Deborah Bell reported that the serious case Review was a matter of public record and could be found on the OSCB website.  She stressed that the events surrounding the circumstances were aged from an Education perspective and that there was no one in the Local Authority now who was around at the time and they were operating from a very different place now regarding services to electively educating children and families.  Although the legislation hadn’t changed, there approach very much had.  A lot of work had gone into changing their approach, and she believed that the action plan which would come out of the serious case review, would reflect many of those significant changes, that had already been put in place.  The learning and the consequential action plan would also be a matter for public record.

 

The Chairman stated that from the figures they had been given, they were aware that numbers of parents who were knowingly home educating their child had gone up, it would be a matter of record once they were through the worse of the pandemic how many of those trickle back into school and what the new number was.  From conversations held at the Performance Scrutiny Committee it was felt that there was work to be done with colleagues in other sectors like Health, to underline their understanding of what rights the Local Authority had in terms of entry into properties.

 

The Secretary of State had been written to several times now, asking for a full review of Elective Home Education and the rights of local authorities, so that the rights of local authorities could match in some way to the responsibilities.

 

Deborah Bell reported that two letters had been sent to the Secretary of State, with a third pending regarding the existing legislation and in terms of learning from Child K, the arrangements for health colleagues to record a child’s educational status had been expanded to incorporate elective home education, which health colleagues were unsighted to at the time.  There was now a system in place whereby all electively home educated families were written to annually, for the explicit purpose of highlighting health services that are available for them to access, including school nursing service, who were responsible for the rollout of inoculations to all pupils in Oxfordshire.  They wanted to incorporate all electively home educated children in that cohort.

 

When a child became electively home educated in Oxfordshire, they now had an information pack that was sent out, highlighting health services that they were entitled to access.  That was not in place at the time of the events surrounding Child K.
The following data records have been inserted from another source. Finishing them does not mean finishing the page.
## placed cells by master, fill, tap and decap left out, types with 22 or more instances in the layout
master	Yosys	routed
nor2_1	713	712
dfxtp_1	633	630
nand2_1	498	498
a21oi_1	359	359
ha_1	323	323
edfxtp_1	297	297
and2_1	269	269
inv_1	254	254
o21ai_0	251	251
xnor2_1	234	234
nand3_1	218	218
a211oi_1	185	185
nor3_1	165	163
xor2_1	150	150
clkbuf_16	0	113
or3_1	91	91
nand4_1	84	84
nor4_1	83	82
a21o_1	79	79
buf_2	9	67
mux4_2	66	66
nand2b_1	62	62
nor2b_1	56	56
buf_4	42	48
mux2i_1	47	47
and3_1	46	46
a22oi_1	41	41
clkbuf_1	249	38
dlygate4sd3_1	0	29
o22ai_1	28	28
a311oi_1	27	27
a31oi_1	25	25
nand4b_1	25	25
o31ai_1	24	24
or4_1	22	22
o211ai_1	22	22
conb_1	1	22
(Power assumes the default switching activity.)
Councillor Pressel queried whether the authority ever paid for exam entrance for children who were being electively home educated.  Deborah Bell reported that they did not and that there was no obligation or budget to do it, and it was something that was articulated very clearly to parents when they make the decision to Electively home educate.

 

Councillor Howson referred to the fact that the serious case review had made mention of the role of general practitioners in the review and queried whether the issue should be referred to the Joint Health Overview & Scrutiny Committee to have a look at.  Deborah Bell commented that the action plan coming out of the review would inform a wider remit than just Education, so maybe to wait until the action plan came out to make that decision.

 

The Director for Children’s Services, Kevin Gordon stressed that it was being looked at by the Children’s Safeguarding Board.

 

The Chairman suggested that it be added to the new committee’s work programme for June.